Using the records below, quote only the span that opens with the line containing "export NUM_CORES = 4" and closes with the line containing "set_load 0.01 [all_outputs]", exactly and inclusively.
<<<<
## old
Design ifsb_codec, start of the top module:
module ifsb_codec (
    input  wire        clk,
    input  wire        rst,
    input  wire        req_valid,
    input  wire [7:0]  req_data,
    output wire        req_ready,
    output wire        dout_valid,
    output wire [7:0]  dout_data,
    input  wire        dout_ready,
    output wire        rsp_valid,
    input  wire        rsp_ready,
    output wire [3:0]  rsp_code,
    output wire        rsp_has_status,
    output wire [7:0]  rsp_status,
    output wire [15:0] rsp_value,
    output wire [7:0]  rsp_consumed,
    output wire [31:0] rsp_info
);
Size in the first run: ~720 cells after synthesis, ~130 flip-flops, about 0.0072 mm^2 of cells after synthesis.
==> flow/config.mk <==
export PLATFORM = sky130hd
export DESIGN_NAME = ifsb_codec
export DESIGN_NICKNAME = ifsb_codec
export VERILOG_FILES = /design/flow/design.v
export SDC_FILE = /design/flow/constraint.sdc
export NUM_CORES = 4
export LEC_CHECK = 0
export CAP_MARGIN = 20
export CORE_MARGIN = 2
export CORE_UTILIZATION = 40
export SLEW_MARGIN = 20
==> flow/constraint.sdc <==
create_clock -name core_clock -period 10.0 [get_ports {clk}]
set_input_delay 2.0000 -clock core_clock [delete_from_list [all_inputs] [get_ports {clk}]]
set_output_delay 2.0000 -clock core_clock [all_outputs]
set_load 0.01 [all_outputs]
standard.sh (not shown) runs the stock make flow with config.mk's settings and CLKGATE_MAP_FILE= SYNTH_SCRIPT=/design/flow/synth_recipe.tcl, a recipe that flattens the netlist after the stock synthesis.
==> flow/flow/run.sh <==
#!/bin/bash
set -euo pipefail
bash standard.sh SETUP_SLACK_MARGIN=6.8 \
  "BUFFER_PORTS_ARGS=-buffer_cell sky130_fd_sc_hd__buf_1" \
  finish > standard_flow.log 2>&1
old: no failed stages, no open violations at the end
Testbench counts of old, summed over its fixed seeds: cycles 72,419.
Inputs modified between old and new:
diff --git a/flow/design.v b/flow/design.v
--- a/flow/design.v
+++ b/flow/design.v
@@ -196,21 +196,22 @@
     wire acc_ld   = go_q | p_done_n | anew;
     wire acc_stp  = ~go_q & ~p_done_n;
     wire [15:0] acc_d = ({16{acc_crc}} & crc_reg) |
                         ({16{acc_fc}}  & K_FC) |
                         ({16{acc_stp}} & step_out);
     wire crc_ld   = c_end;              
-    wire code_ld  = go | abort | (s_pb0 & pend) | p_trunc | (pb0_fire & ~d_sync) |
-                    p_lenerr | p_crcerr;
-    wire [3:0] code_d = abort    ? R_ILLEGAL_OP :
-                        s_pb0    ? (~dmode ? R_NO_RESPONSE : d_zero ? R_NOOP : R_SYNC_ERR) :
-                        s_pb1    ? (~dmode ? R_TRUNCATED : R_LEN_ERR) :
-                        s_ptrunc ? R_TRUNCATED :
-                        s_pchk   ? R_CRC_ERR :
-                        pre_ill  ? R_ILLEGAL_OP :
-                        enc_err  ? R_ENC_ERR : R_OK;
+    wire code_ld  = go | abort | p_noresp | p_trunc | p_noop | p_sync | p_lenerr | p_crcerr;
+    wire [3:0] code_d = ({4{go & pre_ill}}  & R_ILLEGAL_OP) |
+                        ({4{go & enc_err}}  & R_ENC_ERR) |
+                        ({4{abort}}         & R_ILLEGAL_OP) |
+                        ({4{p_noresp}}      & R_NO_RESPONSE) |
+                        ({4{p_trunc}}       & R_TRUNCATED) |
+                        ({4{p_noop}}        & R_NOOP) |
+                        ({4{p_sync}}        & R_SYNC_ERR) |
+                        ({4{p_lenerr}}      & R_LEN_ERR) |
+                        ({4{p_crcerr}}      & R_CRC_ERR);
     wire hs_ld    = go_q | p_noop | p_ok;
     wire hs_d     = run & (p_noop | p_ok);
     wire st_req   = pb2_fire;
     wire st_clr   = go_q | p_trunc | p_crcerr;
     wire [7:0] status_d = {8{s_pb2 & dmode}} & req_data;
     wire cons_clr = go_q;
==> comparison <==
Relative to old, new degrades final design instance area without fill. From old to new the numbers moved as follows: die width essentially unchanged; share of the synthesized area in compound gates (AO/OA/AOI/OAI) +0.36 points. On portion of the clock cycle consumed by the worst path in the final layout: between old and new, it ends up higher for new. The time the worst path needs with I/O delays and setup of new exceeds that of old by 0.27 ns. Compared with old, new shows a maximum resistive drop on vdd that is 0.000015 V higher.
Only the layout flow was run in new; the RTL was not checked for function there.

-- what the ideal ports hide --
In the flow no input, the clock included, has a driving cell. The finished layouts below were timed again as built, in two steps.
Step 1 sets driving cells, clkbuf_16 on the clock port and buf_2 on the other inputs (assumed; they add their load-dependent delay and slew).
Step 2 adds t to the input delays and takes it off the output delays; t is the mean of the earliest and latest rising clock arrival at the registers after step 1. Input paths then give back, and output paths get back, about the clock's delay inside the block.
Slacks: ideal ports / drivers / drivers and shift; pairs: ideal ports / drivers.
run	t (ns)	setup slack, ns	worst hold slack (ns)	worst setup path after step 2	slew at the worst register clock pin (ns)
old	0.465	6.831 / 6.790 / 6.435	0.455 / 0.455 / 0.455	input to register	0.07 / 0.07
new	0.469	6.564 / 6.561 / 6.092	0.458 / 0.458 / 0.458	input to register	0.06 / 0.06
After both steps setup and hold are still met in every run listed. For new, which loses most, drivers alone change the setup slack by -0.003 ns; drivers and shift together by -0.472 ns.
From an optimization exercise on the open Yosys and OpenROAD flow, aimed at small area, a short achievable clock period and few clock cycles per item; shortcuts taken in it are not production practice. Only simulation tests tie the RTL to the original design; equivalence was not proved. No activity file was given, so power comes from the tool's default toggle rates.

==> flow/design.v <==
module dither_brush_builder (
    input  wire        clk,
    input  wire        rst_n,
    input  wire        cmd_valid,
    output wire        cmd_ready,
    input  wire [63:0] cmd_word,
    input  wire [3:0]  rsel,
    output reg  [31:0] rdata,
    output wire        fb_valid,
    input  wire        fb_ready,
    output wire [31:0] fb_offset,
    output wire [2:0]  fb_bit,
    output wire [3:0]  fb_pixel
);
    function [3:0] bayer(input [1:0] row, input [1:0] col);
        bayer = {col[0] ^ row[0], row[0], col[1] ^ row[1], row[1]};
    endfunction
    function ge_thr(input [3:0] l, input [3:0] b);
        reg g;
        integer i;
        begin
            g = &l & &b;
            for (i = 0; i < 4; i = i + 1)
                g = b[i] ? (l[i] & g) : (l[i] | g);
            ge_thr = g;
        end
    endfunction
    function [31:0] rom(input [3:0] l);
        integer k;
        reg [4:0] kk;
        begin
            for (k = 0; k < 32; k = k + 1) begin
                kk = k;
                rom[k] = ge_thr(l, bayer(kk[4:3], kk[1:0]));
            end
        end
    endfunction
    function [9:0] dstep(input [8:0] r, input [8:0] d);
        reg [9:0] t, df;
        reg bw, dj;
        integer j;
        begin
            t  = {r, 1'b0};
            bw = 1'b0;
            for (j = 0; j < 10; j = j + 1) begin
                dj    = (j < 9) ? d[j] : 1'b0;
                df[j] = t[j] ^ dj ^ bw;
                bw    = (~t[j] & dj) | (~(t[j] ^ dj) & bw);
            end
            dstep = {!bw, bw ? t[8:0] : df[8:0]};
        end
    endfunction
    function [9:0] fstep(input [8:0] r, input [8:0] d);
        reg [9:0] t;
        reg [10:0] df;
        begin
            t  = {r, 1'b0};
            df = {1'b0, t} - {2'b0, d};
            fstep = {!df[10], df[10] ? t[8:0] : df[8:0]};
        end
    endfunction
    function [10:0] div2(input [8:0] r, input [8:0] d);
        reg [9:0] s1, s2;
        begin
            s1 = dstep(r, d);
            s2 = fstep(s1[8:0], d);
            div2 = {s1[9], s2[9], s2[8:0]};
        end
    endfunction
    reg        ready_q, fbv_q, exec_q;
    reg        bvalid_q, high_q, pvalid_q, rvalid_q;
    reg [1:0]  ecode_q;           
    reg [2:0]  lastop_q;
    reg [3:0]  lb_q, lg_q, lr_q;  
    reg [3:0]  ls_q;              
    reg [3:0]  bidx_q, pix_q, rlvl_q;
    reg [22:0] off_q;
    reg [2:0]  bit_q;
    reg [1:0]  ty_q;
    reg        hs_q;
    reg [8:0]  d_q;
    reg [1:0]  qhb_q, qhg_q, qhr_q;
    reg [8:0]  rmb_q, rmg_q, rmr_q;
    assign cmd_ready = ready_q;
    assign fb_valid  = fbv_q;
    wire [2:0]  op  = cmd_word[2:0];
    wire [7:0]  cb  = cmd_word[15:8];
    wire [7:0]  cg  = cmd_word[23:16];
    wire [7:0]  cr  = cmd_word[31:24];
    wire [15:0] cx  = cmd_word[47:32];
    wire [15:0] cy  = cmd_word[63:48];
    wire illegal  = op[2] & (op[1] | op[0]);
    wire rsv_nz   = |cmd_word[7:3];
    wire no_brush = (op == 3'd3) & !bvalid_q;
    wire [1:0] ecode = illegal ? 2'd1 : rsv_nz ? 2'd2 : no_brush ? 2'd3 : 2'd0;
    wire ok = !illegal & !rsv_nz & !no_brush;
    wire accept = cmd_valid & ready_q;
    wire is_build = ok & !op[2] & !(op[1] & op[0]);    
    wire is_plot  = ok & !op[2] & (op[1] ^ op[0]);     
    wire is_pix   = ok & !op[2] & (op[1] | op[0]);     
    wire is_romrd = ok & op[2];
    wire gt_rg = cr > cg;
    wire gt_rb = cr > cb;
    wire gt_gb = cg > cb;
    wire [7:0] v = (gt_rg & gt_rb) ? cr : (!gt_rg & gt_gb) ? cg : cb;
    wire       high = cr[7] | cg[7] | cb[7];
    wire [8:0] den = {1'b0, v} + 9'd8;
    wire [3:0] base = high ? {1'b1, cr[7], cg[7], cb[7]} : {1'b0, cr[6], cg[6], cb[6]};
    wire near = (cr > 8'd31) & (cg > 8'd31) & (cb > 8'd31);
    wire [3:0] nbidx = (!high && base == 4'd0 && near) ? 4'h8 : base;
    function [18:0] off_hi(input [15:0] y, input [8:0] xh);
        reg [18:0] a, b, e, s, cc;
        reg c;
        integer i;
        begin
            a  = {3'b0, y};
            b  = {1'b0, y, 2'b0};
            e  = {10'b0, xh};
            s  = a ^ b ^ e;
            cc = ((a & b) | (a & e) | (b & e)) << 1;
            c  = 1'b0;
            for (i = 0; i < 19; i = i + 1) begin
                off_hi[i] = s[i] ^ cc[i] ^ c;
                c = (s[i] & cc[i]) | (s[i] & c) | (cc[i] & c);
            end
        end
    endfunction
    wire [22:0] noff = {off_hi(cy, cx[15:7]), cx[6:3]};
    wire [8:0]  du  = exec_q ? d_q   : den;
    wire [10:0] ub  = div2(exec_q ? rmb_q : {1'b0, cb}, du);
    wire [10:0] ug  = div2(exec_q ? rmg_q : {1'b0, cg}, du);
    wire [10:0] ur  = div2(exec_q ? rmr_q : {1'b0, cr}, du);
    wire [3:0] nlb = {qhb_q, hs_q ? ub[10:9] : rmb_q[1:0]};
    wire [3:0] nlg = {qhg_q, hs_q ? ug[10:9] : rmg_q[1:0]};
    wire [3:0] nlr = {qhr_q, hs_q ? ur[10:9] : rmr_q[1:0]};
    wire [3:0] bn = bayer(ty_q, bit_q[1:0]);
    wire [3:0] tt = (bn == 4'd15) ? 4'd15 : bn + 4'd1;
    wire [9:0] d3 = {1'b0, d_q} + {d_q, 1'b0};
    wire [10:0] tm = (tt[1:0] == 2'd1) ? {2'b0, d_q} :
                     (tt[1:0] == 2'd2) ? {1'b0, d_q, 1'b0} : {1'b0, d3};
    function fast_ge(input [1:0] qh, input [8:0] rm);
        reg lo;
        begin
            lo = hs_q ? ((tt[1:0] == 2'd0) | ({rm, 2'b00} >= tm)) : (rm[1:0] >= tt[1:0]);
            fast_ge = (qh > tt[3:2]) | ((qh == tt[3:2]) & lo);
        end
    endfunction
    wire [3:0] plot_pix = {!ge_thr(~ls_q, bn), fast_ge(qhr_q, rmr_q),
                           fast_ge(qhg_q, rmg_q), fast_ge(qhb_q, rmb_q)};
    wire [3:0] samp_pix = {!ge_thr(~ls_q, bn), ge_thr(lr_q, bn), ge_thr(lg_q, bn), ge_thr(lb_q, bn)};
    wire [3:0] pix_new = !lastop_q[1] ? plot_pix : !lastop_q[0] ? bidx_q : samp_pix;
    wire exec_ok = exec_q & (ecode_q == 2'd0);
    wire lvl_en  = exec_ok & !lastop_q[2] & !(lastop_q[1] & lastop_q[0]);
    wire pix_en  = exec_ok & !lastop_q[2] & (lastop_q[1] | lastop_q[0]);
    assign fb_offset = {9'd0, off_q};
    assign fb_bit    = bit_q;
    assign fb_pixel  = exec_q ? pix_new : pix_q;
    always @(posedge clk or negedge rst_n) begin
        if (!rst_n) begin
            ready_q  <= 1'b0;
            fbv_q    <= 1'b0;
            bvalid_q <= 1'b0;
            high_q   <= 1'b0;
            pvalid_q <= 1'b0;
            rvalid_q <= 1'b0;
            ecode_q  <= 2'd0;
            lastop_q <= 3'd0;
        end else if (ready_q) begin
            if (cmd_valid) begin
                ready_q  <= 1'b0;
                fbv_q    <= is_plot;
                lastop_q <= op;
                ecode_q  <= ecode;
                if (is_build) begin
                    bvalid_q <= 1'b1;
                    high_q   <= high;
                end
                if (is_pix)
                    pvalid_q <= 1'b1;
                if (is_romrd)
                    rvalid_q <= 1'b1;
            end
        end else if (fbv_q) begin
            if (fb_ready) begin
                fbv_q   <= 1'b0;
                ready_q <= 1'b1;
            end
        end else begin
            ready_q <= 1'b1;
        end
    end
    always @(posedge clk) begin
        exec_q <= accept;
        hs_q  <= high;
        d_q   <= den;
        qhb_q <= high ? ub[10:9] : cb[6:5];
        qhg_q <= high ? ug[10:9] : cg[6:5];
        qhr_q <= high ? ur[10:9] : cr[6:5];
        rmb_q <= {ub[8:2], high ? ub[1:0] : cb[4:3]};
        rmg_q <= {ug[8:2], high ? ug[1:0] : cg[4:3]};
        rmr_q <= {ur[8:2], high ? ur[1:0] : cr[4:3]};
        ty_q  <= cy[1:0];
        if (accept && is_build) begin
            ls_q   <= high ? v[6:3] : 4'd0;
            bidx_q <= nbidx;
        end
        if (accept && is_romrd)
            rlvl_q <= cmd_word[11:8];
        if (ready_q) begin
            off_q <= noff;
            bit_q <= cx[2:0];
        end
        if (lvl_en) begin
            lb_q <= nlb;
            lg_q <= nlg;
            lr_q <= nlr;
        end
        if (pix_en)
            pix_q <= pix_new;
    end
    wire [31:0] status = {21'd0, rvalid_q, pvalid_q, lastop_q, 1'b0, ecode_q,
                          (ecode_q != 2'd0), high_q, bvalid_q};
    always @(*) begin
        case (rsel)
            4'd0:    rdata = status;
            4'd1:    rdata = rom(lb_q);
            4'd2:    rdata = rom(lg_q);
            4'd3:    rdata = rom(lr_q);
            4'd4:    rdata = ~rom(~ls_q);
            4'd5:    rdata = {28'd0, bidx_q};
            4'd6:    rdata = {28'd0, pix_q};
            4'd7:    rdata = rom(rlvl_q);
            default: rdata = 32'd0;
        endcase
    end
endmodule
>>>>
- **Answer section**:
export NUM_CORES = 4
export LEC_CHECK = 0
export CAP_MARGIN = 20
export CORE_MARGIN = 2
export CORE_UTILIZATION = 40
export SLEW_MARGIN = 20
==> flow/constraint.sdc <==
create_clock -name core_clock -period 10.0 [get_ports {clk}]
set_input_delay 2.0000 -clock core_clock [delete_from_list [all_inputs] [get_ports {clk}]]
set_output_delay 2.0000 -clock core_clock [all_outputs]
set_load 0.01 [all_outputs]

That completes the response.